Tekst (smal)

SSIFF 2023: interview Simon van der Zande

Interview by Nick Cunningham

Dutch director Simon van der Zande talks to SEE NL about his award-winning and highly confrontational short film Thank You For Your Patience!, shot in one take on a Brussels bus, that is selected for San Sebastian's NEST Student Competition.


Still: Thank You For Your Patience!

It’s the kind of confrontation that most people seek to avoid. A man, whom we discover is a Congolese immigrant, gets onto a busy bus in Brussels and begins to unapologetically voice his discontent with Europe, possibly with Belgium specifically. “Who here finds 400 years of oppression a bit troublesome? 400 years of murder and rape?” he asks. For a while nobody responds, looking anywhere but at the Congolese man who continues his lecture. He is angry and he is loud, but he is always articulate.

But then a blond man at the front of the bus decides to take exception and asks the man to be quiet, at which point the passengers begin to get agitated. There is a moment of respite as the immigrant has a measured conversation with a Moroccan woman and her young son, but inevitably, tempers flare once more. When another man, a black Flemish guy, attempts to intervene this leads to a flurry of aggression as the immigrant is manhandled off the bus. When he gets back on, he is now at the front, while the blond man has taken up position at the back…

Everything we see is shot in one take from a static camera position.

Director Simon van der Zande explains how the film works to illustrate what he calls “avoidance strategies” that some white folk use when challenged with racism and colonial history.

“Feeling awkward, insecure or angry when the topic is put forward, they will look for ways to change the direction of the conversation,” van der Zande suggests, “so they don’t have to face the shame and guilt they might feel over this history of oppression, maybe also out of fear to be called a racist or to be made responsible for the oppression of people of colour.”
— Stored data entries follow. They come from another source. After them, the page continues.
==> src/hdl/gat_pkg.sv <==
// GAT attention-coefficient subsystem
// Shared widths, sizes and scaling constants, plus the fetch FSM states
`default_nettype none

package gat_pkg;

  // ================================================
  // Attention weights and WH rows
  // ================================================
  // Features per row and size of each attention half, a power of two
  localparam int NUM_FEAT   = 8;
  localparam int A_SIZE     = 2 * NUM_FEAT;
  localparam int A_IDX_W    = 4;
  localparam int DATA_W     = 8;
  localparam int WH_DATA_W  = 12;
  // Eight features then the source flag in the top bit
  localparam int WH_ROW_W   = NUM_FEAT * WH_DATA_W + 1;

  // ================================================
  // Dot-product datapath
  // ================================================
  localparam int PROD_W     = DATA_W + WH_DATA_W;
  localparam int DOT_W      = 23;
  localparam int SUM_W      = DOT_W + 1;
  // Adder-tree levels, log2 of NUM_FEAT
  localparam int NUM_STAGES = 3;
  localparam int COEF_SHIFT = 10;
  localparam int COEF_MAX   = 127;

  // ================================================
  // Storage
  // ================================================
  localparam int WH_DEPTH   = 64;
  localparam int WH_ADDR_W  = 6;
  localparam int FIFO_DEPTH = 16;
  localparam int FIFO_CNT_W = 5;

  typedef enum logic [1:0] {
    FETCH_IDLE,
    FETCH_RUN,
    FETCH_DRAIN
  } fetch_state_e;

endpackage

`default_nettype wire

==> src/hdl/coef_fifo.sv <==
// Coefficient FIFO
// 16-entry circular buffer with first-word fall-through. Reports its
// free slots so the fetch FSM can hold back reads.
`timescale 1ns/100ps
`default_nettype none

module coef_fifo (
  input  wire                             clk,
  input  wire                             rst_n,
  input  wire                             wr_i,
  input  wire  [gat_pkg::DATA_W-1:0]      din_i,
  input  wire                             rd_i,
  output logic [gat_pkg::DATA_W-1:0]      dout_o,
  output logic                            empty_o,
  output logic [gat_pkg::FIFO_CNT_W-1:0]  free_o
);

  logic [gat_pkg::DATA_W-1:0]     mem_q [gat_pkg::FIFO_DEPTH];
  logic [gat_pkg::FIFO_CNT_W-2:0] wr_ptr_q;
  logic [gat_pkg::FIFO_CNT_W-2:0] rd_ptr_q;
  logic [gat_pkg::FIFO_CNT_W-1:0] count_q;
  logic                           pop;

  // Pop on empty is dropped
  assign pop     = rd_i && (count_q != '0);
  assign dout_o  = mem_q[rd_ptr_q];
  assign empty_o = (count_q == '0);
  assign free_o  = gat_pkg::FIFO_CNT_W'(gat_pkg::FIFO_DEPTH) - count_q;

  always_ff @(posedge clk) begin
    if (wr_i) begin
      mem_q[wr_ptr_q] <= din_i;
    end
  end

  always_ff @(posedge clk or negedge rst_n) begin
    if (!rst_n) begin
      wr_ptr_q <= '0;
      rd_ptr_q <= '0;
      count_q  <= '0;
    end else begin
      if (wr_i) wr_ptr_q <= wr_ptr_q + 1'b1;
      if (pop)  rd_ptr_q <= rd_ptr_q + 1'b1;
      count_q <= count_q + gat_pkg::FIFO_CNT_W'(wr_i) - gat_pkg::FIFO_CNT_W'(pop);
    end
  end

  // Credit counting upstream should make this impossible
  no_overflow: assert property (@(posedge clk) disable iff (!rst_n)
    wr_i |-> count_q != gat_pkg::FIFO_CNT_W'(gat_pkg::FIFO_DEPTH));

endmodule

`default_nettype wire

==> config.mk <==
export PLATFORM = sky130hd
export DESIGN_NAME = coef_fifo
export DESIGN_NICKNAME = d
export VERILOG_FILES = /design/src/hdl/gat_pkg.sv /design/src/hdl/coef_fifo.sv
export SDC_FILE = /design/constraint.sdc
export NUM_CORES = 1
export LEC_CHECK = 0
export ABC_AREA = 1
export BUFFER_PORTS_ARGS = -buffer_cell sky130_fd_sc_hd__buf_2
export CAP_MARGIN = 0
export CORE_UTILIZATION = 55
export CTS_CLUSTER_DIAMETER = 150
export DETAILED_ROUTE_END_ITERATION = 8
export GPL_TIMING_DRIVEN = 0
export PLACE_DENSITY = 0.72
export SLEW_MARGIN = 20
export SYNTH_ARGS = -nofsm -noshare
export SYNTH_HDL_FRONTEND = slang
export SYNTH_SLANG_ARGS = --single-unit
==> constraint.sdc <==
create_clock -name clk -period 6.62 [get_ports clk]
set_input_delay 1.324 -clock clk [delete_from_list [all_inputs] [get_ports clk]]
set_output_delay 1.324 -clock clk [all_outputs]
set_load 0.005 [all_outputs]
==> results of run 1 <==
==> metrics by stage <==
stage | instance area [um2] | setup WS [ns]
5_1_grt | 7220 | 3.19
6_report | 7220 | 3.31
3_5_place_dp | 6640 | 3.30
4_1_cts | 7220 | 3.33
3_3_place_gp | 6640 | 3.30
2_1_floorplan | 6340 | 3.63
==> where the power goes <==
group / internal (uW) / switching (uW)
clock: 588 / 352
sequential: 1100 / 51.4
combinational: 394 / 785
==> logic make-up after synthesis <==
group,Yosys count,share of synthesized area (%)
buf+inv,144,9.50
compound gates,6,0.474
flops,141,65.8
simple gates,296,19.5
xor+xnor,12,1.66
fa+ha+maj,15,3.08
==> how the worst max path moves through the flow <==
stage	from	end	slack [ns]	cells past startpoint
after floorplan	rd_i	count_q[4]$_DFF_PN0_	3.63	10
after global placement	rd_i	count_q[4]$_DFF_PN0_	3.30	11
after detailed placement	rd_i	count_q[4]$_DFF_PN0_	3.30	11
after CTS	rd_ptr_q[0]$_DFFE_PN0P_	dout_o[4]	3.33	8
after global routing	rd_ptr_q[0]$_DFFE_PN0P_	dout_o[4]	3.19	8
final	rd_ptr_q[0]$_DFFE_PN0P_	dout_o[4]	3.31	8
So they avoid it by not talking about it, by minimizing the racial dimension, making it about the way the conversation is being conducted, in emotional/rational terms, tone of voice or acceptable rules of politeness. “The avoidance strategies are there to help maintain their innocence and keep up a self-image of a decent human being that is against racism. But they also help to silence critical voices and prolongate the status quo from which they might profit.”

 “The consequence is this becomes very frustrating for people of colour when most of the time the [white] reaction is, ‘well actually, this is not the right place or the right way to talk about injustice,’” the director adds. “And this reaction is thereby always postponing the conversation. There’s always another moment or another way that should be better, which kind of forces people who do want to address these topics, and have an urgency and a necessity to do so, to become more, let's put it bluntly, aggressive in their way of getting the message across.”
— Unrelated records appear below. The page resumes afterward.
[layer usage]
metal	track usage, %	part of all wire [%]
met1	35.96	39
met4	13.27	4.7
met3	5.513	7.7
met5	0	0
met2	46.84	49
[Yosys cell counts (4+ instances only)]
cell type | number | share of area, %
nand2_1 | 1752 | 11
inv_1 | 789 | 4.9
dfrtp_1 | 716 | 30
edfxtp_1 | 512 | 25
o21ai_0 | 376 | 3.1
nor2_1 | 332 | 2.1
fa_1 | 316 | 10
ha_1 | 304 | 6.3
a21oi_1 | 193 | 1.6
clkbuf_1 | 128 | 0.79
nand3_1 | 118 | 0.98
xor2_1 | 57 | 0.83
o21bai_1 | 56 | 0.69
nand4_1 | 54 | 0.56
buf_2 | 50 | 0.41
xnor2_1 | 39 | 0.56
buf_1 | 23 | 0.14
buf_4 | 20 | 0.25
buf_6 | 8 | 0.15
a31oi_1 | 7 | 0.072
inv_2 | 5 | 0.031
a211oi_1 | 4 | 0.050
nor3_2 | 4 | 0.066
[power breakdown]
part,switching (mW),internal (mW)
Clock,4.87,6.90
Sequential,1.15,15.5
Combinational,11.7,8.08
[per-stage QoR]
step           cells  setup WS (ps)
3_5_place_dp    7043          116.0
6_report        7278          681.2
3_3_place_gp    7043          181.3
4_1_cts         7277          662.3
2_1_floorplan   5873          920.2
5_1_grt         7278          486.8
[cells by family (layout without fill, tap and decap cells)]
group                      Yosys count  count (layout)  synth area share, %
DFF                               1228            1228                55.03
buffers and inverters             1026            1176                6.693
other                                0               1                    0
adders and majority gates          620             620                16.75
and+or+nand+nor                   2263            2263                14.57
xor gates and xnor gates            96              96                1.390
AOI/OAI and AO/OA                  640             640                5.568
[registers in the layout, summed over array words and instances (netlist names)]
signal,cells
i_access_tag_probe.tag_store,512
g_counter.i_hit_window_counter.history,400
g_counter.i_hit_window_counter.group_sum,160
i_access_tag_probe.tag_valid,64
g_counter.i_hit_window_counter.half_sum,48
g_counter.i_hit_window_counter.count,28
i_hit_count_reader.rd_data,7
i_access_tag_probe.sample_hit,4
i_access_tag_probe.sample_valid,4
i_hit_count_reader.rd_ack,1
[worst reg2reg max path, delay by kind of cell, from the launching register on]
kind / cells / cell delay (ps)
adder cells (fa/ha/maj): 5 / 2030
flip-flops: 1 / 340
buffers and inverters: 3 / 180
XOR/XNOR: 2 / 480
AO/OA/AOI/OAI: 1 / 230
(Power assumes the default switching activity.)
===== src/exe_pkg.sv =====
`default_nettype none

package exe_pkg;

    // datapath and address width
    localparam int xlen = 32;

    // destination register index width
    localparam int reg_addr_w = 5;

    // control field widths
    localparam int alu_op_w = 4;
    localparam int bj_w = 4;
    localparam int wb_sel_w = 2;
    localparam int width_w = 2;

    // alu function, low three bits of alu_op
    // bit 3 is the option bit: sub instead of add, sra instead of srl
    localparam logic [2:0] alu_add = 3'd0;
    localparam logic [2:0] alu_sll = 3'd1;
    localparam logic [2:0] alu_slt = 3'd2;
    localparam logic [2:0] alu_sltu = 3'd3;
    localparam logic [2:0] alu_xor = 3'd4;
    localparam logic [2:0] alu_srl = 3'd5;
    localparam logic [2:0] alu_or = 3'd6;
    localparam logic [2:0] alu_and = 3'd7;

    // branch and jump kinds
    localparam logic [bj_w-1:0] bj_none = 4'd0;
    localparam logic [bj_w-1:0] bj_jal = 4'd1;
    localparam logic [bj_w-1:0] bj_jalr = 4'd2;
    localparam logic [bj_w-1:0] bj_beq = 4'd8;
    localparam logic [bj_w-1:0] bj_bne = 4'd9;
    localparam logic [bj_w-1:0] bj_blt = 4'd12;
    localparam logic [bj_w-1:0] bj_bge = 4'd13;
    localparam logic [bj_w-1:0] bj_bltu = 4'd14;
    localparam logic [bj_w-1:0] bj_bgeu = 4'd15;

    // writeback source
    localparam logic [wb_sel_w-1:0] wb_alu = 2'd0;
    localparam logic [wb_sel_w-1:0] wb_mem = 2'd1;
    localparam logic [wb_sel_w-1:0] wb_pc = 2'd2;

    // access size, shared by loads and stores
    localparam logic [width_w-1:0] width_byte = 2'd0;
    localparam logic [width_w-1:0] width_half = 2'd1;
    localparam logic [width_w-1:0] width_word = 2'd2;

    // data memory, word addressed by address bits [dmem_aw+1:2]
    localparam int dmem_words = 256;
    localparam int dmem_aw = $clog2(dmem_words);

endpackage

`default_nettype wire

===== src/execute.sv =====
`timescale 1ns/10ps
`default_nettype none

module execute (
    input  wire                            clk,
    input  wire                            rst_n,
    input  wire  [exe_pkg::xlen-1:0]       next_pc_exe,
    input  wire  [exe_pkg::xlen-1:0]       reg1,
    input  wire  [exe_pkg::xlen-1:0]       reg2,
    input  wire  [exe_pkg::xlen-1:0]       imm,
    input  wire  [exe_pkg::bj_w-1:0]       bj_inst_exe,
    input  wire  [exe_pkg::alu_op_w-1:0]   alu_op_exe,
    input  wire  [exe_pkg::wb_sel_w-1:0]   wb_sel_exe,
    input  wire  [exe_pkg::width_w-1:0]    read_width_exe,
    input  wire  [exe_pkg::reg_addr_w-1:0] wrt_dst_exe,
    input  wire                            mem_wrt_en_exe,
    input  wire                            reg_wrt_en_exe,
    input  wire                            read_unsigned_exe,
    input  wire                            rd_en_exe,
    input  wire                            jalr_exe,
    input  wire                            data_sel_exe,
    output logic [exe_pkg::xlen-1:0]       next_pc_mem,
    output logic [exe_pkg::xlen-1:0]       write_data_mem,
    output logic [exe_pkg::xlen-1:0]       alu_result_mem,
    output logic [exe_pkg::xlen-1:0]       branch_pc,
    output logic [exe_pkg::wb_sel_w-1:0]   wb_sel_mem,
    output logic [exe_pkg::width_w-1:0]    read_width_mem,
    output logic [exe_pkg::reg_addr_w-1:0] wrt_dst_mem,
    output logic                           mem_wrt_en_mem,
    output logic                           reg_wrt_en_mem,
    output logic                           read_unsigned_mem,
    output logic                           rd_en_mem,
    output logic                           branch
);

    import exe_pkg::*;

    logic [xlen-1:0] alu_in_b;
    logic [xlen-1:0] branch_base;
    logic [xlen-1:0] alu_result_exe;

    // immediate forms take the second operand from imm
    assign alu_in_b = data_sel_exe ? imm : reg2;

    // jalr is register relative, everything else pc relative
    assign branch_base = jalr_exe ? reg1 : next_pc_exe;
    assign branch_pc = branch_base + imm;

    alu exe_alu (
        .in_a       (reg1),
        .in_b       (alu_in_b),
        .alu_op     (alu_op_exe[2:0]),
        .option_bit (alu_op_exe[3]),
        .result     (alu_result_exe)
    );

    branch_ctrl exe_branch_ctrl (
        .bj_inst (bj_inst_exe),
        .in_a    (reg1),
        .in_b    (reg2),
        .branch  (branch)
    );

    // ex/mem boundary, advances every clock
    always_ff @(posedge clk or negedge rst_n) begin
        if (!rst_n) begin
            next_pc_mem <= '0;
            write_data_mem <= '0;
            alu_result_mem <= '0;
            wb_sel_mem <= '0;
            read_width_mem <= '0;
            wrt_dst_mem <= '0;
            mem_wrt_en_mem <= 1'b0;
            reg_wrt_en_mem <= 1'b0;
            read_unsigned_mem <= 1'b0;
            rd_en_mem <= 1'b0;
        end else begin
            next_pc_mem <= next_pc_exe;
            write_data_mem <= reg2;
            alu_result_mem <= alu_result_exe;
            wb_sel_mem <= wb_sel_exe;
            read_width_mem <= read_width_exe;
            wrt_dst_mem <= wrt_dst_exe;
            mem_wrt_en_mem <= mem_wrt_en_exe;
            reg_wrt_en_mem <= reg_wrt_en_exe;
            read_unsigned_mem <= read_unsigned_exe;
            rd_en_mem <= rd_en_exe;
        end
    end

endmodule

`default_nettype wire


===== src/branch_ctrl.sv =====
`timescale 1ns/10ps
`default_nettype none

module branch_ctrl (
    input  wire  [exe_pkg::bj_w-1:0] bj_inst,
    input  wire  [exe_pkg::xlen-1:0] in_a,
    input  wire  [exe_pkg::xlen-1:0] in_b,
    output logic                     branch
);

    import exe_pkg::*;

    logic equal;
    logic lt_signed;
    logic lt_unsigned;

    assign equal = in_a == in_b;
    assign lt_signed = $signed(in_a) < $signed(in_b);
    assign lt_unsigned = in_a < in_b;

    always_comb begin
        case (bj_inst)
            // jumps are always taken
            bj_jal, bj_jalr: begin
                branch = 1'b1;
            end
            bj_beq: begin
                branch = equal;
            end
            bj_bne: begin
                branch = !equal;
            end
            bj_blt: begin
                branch = lt_signed;
            end
            bj_bge: begin
                branch = !lt_signed;
            end
            bj_bltu: begin
                branch = lt_unsigned;
            end
            bj_bgeu: begin
                branch = !lt_unsigned;
            end
            default: begin
                branch = 1'b0;
            end
        endcase
    end

endmodule

`default_nettype wire


===== src/alu.sv =====
`timescale 1ns/10ps
`default_nettype none

module alu (
    input  wire  [exe_pkg::xlen-1:0] in_a,
    input  wire  [exe_pkg::xlen-1:0] in_b,
    input  wire  [2:0]               alu_op,
    input  wire                      option_bit,
    output logic [exe_pkg::xlen-1:0] result
);

    import exe_pkg::*;

    logic [4:0]      shamt;
    logic [xlen-1:0] b_operand;
    logic [xlen-1:0] sum;
    logic [xlen-1:0] srl_result;
    logic [xlen-1:0] sra_result;
    logic            lt_signed;
    logic            lt_unsigned;

    assign shamt = in_b[4:0];

    // subtract is add of the inverted operand with a carry-in
    assign b_operand = option_bit ? ~in_b : in_b;
    assign sum = in_a + b_operand + {{(xlen - 1){1'b0}}, option_bit};

    assign lt_signed = $signed(in_a) < $signed(in_b);
    assign lt_unsigned = in_a < in_b;

    assign srl_result = in_a >> shamt;
    // kept on its own so the shift stays signed
    assign sra_result = $signed(in_a) >>> shamt;

    always_comb begin
        case (alu_op)
            alu_add: begin
                result = sum;
            end
            alu_sll: begin
                result = in_a << shamt;
            end
            alu_slt: begin
                result = {{(xlen - 1){1'b0}}, lt_signed};
            end
            alu_sltu: begin
                result = {{(xlen - 1){1'b0}}, lt_unsigned};
            end
            alu_xor: begin
                result = in_a ^ in_b;
            end
            alu_srl: begin
                result = option_bit ? sra_result : srl_result;
            end
            alu_or: begin
                result = in_a | in_b;
            end
            default: begin
                result = in_a & in_b;
            end
        endcase
    end

endmodule

`default_nettype wire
 In other words, comfortable people whose lives are unaffected by prejudice don’t want to be made to confront it. Van der Zande cites the example of Dutch protests around the festive tradition of  Zwarte Piet, the companion of Saint Nicholas who, every December, is  portrayed on the streets of The Netherlands by white folk who darken their faces.
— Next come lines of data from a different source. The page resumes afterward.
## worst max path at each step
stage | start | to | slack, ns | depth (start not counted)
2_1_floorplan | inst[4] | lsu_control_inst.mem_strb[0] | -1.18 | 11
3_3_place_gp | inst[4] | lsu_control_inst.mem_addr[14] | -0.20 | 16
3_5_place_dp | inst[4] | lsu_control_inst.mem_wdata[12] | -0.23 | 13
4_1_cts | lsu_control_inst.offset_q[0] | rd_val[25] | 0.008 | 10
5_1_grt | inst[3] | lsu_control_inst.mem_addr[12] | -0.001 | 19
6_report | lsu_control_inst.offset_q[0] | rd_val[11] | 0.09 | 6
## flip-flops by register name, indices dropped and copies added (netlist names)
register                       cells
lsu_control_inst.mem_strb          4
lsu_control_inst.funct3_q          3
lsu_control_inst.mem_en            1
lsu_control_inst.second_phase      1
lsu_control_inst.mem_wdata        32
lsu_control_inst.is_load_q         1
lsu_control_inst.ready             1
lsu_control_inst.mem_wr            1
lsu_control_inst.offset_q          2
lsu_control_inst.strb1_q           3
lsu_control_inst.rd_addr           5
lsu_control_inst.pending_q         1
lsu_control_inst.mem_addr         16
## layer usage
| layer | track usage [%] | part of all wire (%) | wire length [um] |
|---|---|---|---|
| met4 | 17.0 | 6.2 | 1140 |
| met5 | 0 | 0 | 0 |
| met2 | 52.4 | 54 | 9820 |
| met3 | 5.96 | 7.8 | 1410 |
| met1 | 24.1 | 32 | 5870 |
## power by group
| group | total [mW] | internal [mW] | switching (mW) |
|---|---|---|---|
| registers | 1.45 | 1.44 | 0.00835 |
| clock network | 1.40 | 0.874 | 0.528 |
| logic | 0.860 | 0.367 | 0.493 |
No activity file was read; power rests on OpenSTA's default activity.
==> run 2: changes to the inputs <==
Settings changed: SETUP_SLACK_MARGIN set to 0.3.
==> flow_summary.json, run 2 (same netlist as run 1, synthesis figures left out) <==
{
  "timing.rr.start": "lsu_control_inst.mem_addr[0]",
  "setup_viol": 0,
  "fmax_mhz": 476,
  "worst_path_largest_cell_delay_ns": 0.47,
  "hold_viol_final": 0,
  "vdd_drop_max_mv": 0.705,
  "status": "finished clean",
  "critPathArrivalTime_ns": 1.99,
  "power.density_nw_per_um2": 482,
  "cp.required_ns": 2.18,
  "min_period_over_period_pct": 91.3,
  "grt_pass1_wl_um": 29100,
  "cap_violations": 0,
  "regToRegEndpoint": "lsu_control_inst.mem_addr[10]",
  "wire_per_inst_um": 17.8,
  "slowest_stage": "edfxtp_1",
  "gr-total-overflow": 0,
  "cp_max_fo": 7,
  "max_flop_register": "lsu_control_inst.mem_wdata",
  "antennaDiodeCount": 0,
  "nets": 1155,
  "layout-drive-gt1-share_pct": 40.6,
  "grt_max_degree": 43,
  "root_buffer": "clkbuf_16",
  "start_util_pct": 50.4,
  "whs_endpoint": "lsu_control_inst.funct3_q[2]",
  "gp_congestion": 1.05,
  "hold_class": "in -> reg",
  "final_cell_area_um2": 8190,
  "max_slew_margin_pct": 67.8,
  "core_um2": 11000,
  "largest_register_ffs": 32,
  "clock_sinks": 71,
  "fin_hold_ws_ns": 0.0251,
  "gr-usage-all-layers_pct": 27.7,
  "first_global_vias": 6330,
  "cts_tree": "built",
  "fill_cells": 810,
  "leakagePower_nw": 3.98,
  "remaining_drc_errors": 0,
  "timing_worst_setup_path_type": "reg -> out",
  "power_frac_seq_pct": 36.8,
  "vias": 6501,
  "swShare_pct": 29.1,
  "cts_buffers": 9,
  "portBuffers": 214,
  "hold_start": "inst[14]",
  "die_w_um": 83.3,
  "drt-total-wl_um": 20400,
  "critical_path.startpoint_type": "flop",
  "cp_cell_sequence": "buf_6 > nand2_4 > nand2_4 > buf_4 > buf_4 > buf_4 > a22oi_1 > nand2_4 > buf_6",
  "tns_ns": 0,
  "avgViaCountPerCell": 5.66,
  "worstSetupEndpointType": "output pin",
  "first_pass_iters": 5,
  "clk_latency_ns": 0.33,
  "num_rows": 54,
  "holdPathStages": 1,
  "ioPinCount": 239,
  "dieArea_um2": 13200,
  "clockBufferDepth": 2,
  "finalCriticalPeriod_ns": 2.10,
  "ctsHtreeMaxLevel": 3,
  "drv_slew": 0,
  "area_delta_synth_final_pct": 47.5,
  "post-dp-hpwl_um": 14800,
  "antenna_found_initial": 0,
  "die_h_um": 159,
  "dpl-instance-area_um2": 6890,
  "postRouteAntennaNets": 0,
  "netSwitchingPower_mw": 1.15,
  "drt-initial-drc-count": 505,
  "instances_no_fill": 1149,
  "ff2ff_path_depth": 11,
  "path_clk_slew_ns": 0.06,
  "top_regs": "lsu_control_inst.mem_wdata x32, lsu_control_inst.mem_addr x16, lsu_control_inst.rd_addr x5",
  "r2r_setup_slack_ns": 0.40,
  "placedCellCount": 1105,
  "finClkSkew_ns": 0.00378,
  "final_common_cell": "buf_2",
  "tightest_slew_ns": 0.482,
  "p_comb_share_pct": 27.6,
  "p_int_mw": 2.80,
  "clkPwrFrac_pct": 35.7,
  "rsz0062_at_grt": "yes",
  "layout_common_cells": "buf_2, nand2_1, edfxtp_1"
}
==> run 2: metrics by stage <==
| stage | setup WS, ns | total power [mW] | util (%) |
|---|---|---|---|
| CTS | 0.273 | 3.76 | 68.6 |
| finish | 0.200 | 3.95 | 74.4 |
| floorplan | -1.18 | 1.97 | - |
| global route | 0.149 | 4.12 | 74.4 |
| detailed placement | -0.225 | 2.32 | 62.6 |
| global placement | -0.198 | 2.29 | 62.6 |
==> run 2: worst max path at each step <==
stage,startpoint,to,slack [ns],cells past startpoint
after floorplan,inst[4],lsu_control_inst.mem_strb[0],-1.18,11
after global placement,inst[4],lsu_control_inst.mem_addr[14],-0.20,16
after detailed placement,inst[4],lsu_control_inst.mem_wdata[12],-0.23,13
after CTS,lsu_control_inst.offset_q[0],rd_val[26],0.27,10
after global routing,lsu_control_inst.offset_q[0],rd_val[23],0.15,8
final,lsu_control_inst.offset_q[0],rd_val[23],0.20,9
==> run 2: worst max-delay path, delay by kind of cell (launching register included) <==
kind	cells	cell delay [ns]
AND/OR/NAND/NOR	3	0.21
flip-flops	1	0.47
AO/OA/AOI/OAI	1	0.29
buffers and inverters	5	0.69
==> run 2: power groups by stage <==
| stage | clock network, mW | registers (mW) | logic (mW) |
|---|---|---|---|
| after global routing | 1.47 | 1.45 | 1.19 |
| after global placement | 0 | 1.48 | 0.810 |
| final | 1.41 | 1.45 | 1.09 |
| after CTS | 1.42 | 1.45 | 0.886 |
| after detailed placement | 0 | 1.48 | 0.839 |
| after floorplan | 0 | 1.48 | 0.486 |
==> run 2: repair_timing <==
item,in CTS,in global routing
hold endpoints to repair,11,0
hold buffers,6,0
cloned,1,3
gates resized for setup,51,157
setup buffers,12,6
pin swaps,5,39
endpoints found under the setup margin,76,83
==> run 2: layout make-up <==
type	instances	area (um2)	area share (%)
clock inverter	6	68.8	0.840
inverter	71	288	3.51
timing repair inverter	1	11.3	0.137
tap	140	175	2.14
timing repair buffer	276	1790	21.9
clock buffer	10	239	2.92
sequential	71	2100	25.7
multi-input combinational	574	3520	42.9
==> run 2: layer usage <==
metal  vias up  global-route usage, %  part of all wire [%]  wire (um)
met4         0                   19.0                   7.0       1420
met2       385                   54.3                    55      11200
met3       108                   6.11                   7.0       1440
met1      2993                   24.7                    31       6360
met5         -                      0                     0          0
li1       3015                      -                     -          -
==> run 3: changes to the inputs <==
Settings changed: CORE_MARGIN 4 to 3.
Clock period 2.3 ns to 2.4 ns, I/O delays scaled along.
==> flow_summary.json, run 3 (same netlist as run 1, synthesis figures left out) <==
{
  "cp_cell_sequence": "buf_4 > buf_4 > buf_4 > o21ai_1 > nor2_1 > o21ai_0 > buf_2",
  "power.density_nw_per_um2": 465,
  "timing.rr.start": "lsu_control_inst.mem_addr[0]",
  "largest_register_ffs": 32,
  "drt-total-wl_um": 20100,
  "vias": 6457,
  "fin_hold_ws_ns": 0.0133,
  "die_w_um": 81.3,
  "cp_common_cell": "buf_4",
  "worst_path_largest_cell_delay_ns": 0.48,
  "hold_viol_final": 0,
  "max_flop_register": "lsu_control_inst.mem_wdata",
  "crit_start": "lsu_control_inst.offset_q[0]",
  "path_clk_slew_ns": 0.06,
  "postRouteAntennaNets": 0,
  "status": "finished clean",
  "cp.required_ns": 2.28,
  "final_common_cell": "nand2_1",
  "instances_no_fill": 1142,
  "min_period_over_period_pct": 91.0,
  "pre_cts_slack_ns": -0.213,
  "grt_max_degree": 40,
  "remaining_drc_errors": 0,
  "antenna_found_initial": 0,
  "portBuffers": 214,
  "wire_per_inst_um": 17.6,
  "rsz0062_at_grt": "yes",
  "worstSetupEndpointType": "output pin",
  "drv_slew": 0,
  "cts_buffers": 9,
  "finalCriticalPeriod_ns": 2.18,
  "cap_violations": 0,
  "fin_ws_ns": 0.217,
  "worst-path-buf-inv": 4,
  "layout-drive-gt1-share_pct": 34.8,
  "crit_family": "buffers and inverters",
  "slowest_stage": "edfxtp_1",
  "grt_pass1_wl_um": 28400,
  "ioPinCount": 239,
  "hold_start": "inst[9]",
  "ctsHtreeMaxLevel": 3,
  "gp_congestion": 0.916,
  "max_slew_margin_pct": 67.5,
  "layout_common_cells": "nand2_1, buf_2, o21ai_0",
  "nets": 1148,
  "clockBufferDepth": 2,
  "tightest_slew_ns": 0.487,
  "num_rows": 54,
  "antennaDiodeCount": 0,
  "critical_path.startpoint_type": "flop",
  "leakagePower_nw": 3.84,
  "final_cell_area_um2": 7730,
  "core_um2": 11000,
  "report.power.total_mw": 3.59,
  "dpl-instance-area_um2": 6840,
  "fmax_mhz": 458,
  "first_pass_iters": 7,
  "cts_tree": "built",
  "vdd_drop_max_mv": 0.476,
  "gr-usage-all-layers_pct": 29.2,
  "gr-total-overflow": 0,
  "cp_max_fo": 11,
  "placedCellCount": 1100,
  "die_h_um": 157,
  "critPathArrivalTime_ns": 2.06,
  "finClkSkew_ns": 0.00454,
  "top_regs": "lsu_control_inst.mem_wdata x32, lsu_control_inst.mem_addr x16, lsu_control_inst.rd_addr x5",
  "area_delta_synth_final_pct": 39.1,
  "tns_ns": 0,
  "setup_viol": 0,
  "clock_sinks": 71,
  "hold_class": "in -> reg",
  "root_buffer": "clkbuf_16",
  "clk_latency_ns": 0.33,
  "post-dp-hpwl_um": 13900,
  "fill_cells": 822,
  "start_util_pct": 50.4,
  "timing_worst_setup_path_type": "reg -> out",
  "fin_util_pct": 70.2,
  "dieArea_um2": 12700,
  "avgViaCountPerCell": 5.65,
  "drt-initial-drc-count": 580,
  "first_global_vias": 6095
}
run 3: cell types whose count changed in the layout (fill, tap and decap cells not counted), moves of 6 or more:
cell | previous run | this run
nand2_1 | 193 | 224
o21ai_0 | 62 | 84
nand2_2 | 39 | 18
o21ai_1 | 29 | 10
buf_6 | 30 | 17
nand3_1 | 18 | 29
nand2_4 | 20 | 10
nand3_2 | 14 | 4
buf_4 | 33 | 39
In the film, the reactions of the other passengers on the bus run the gamut from embarrassment to fear to flight. Such is the authenticity of their response, many audiences have assumed that they were genuine members of the public as opposed to extras. “I did consider at one point to film it actually in a real bus with a hidden camera and actors. But other than the fact that it's technically difficult, the most important reason for me was more ethical. I didn't really know if I could put my actors into such a situation,” says van der Zande. “And also to fool a large amount of people on a bus about a topic that is so charged and so sensitive just didn't feel right.”

Thank You For Your Patience! world-premiered at the Ghent Film Festival in 2022 where it won the Pack Audience Award and a special mention before going on to win the Audience and Youth awards at the Go Short International Short Film Festival in Nijmegen (The Netherlands). International festival distribution for Thank You For Your Patience! is handled by Kapitein Kort.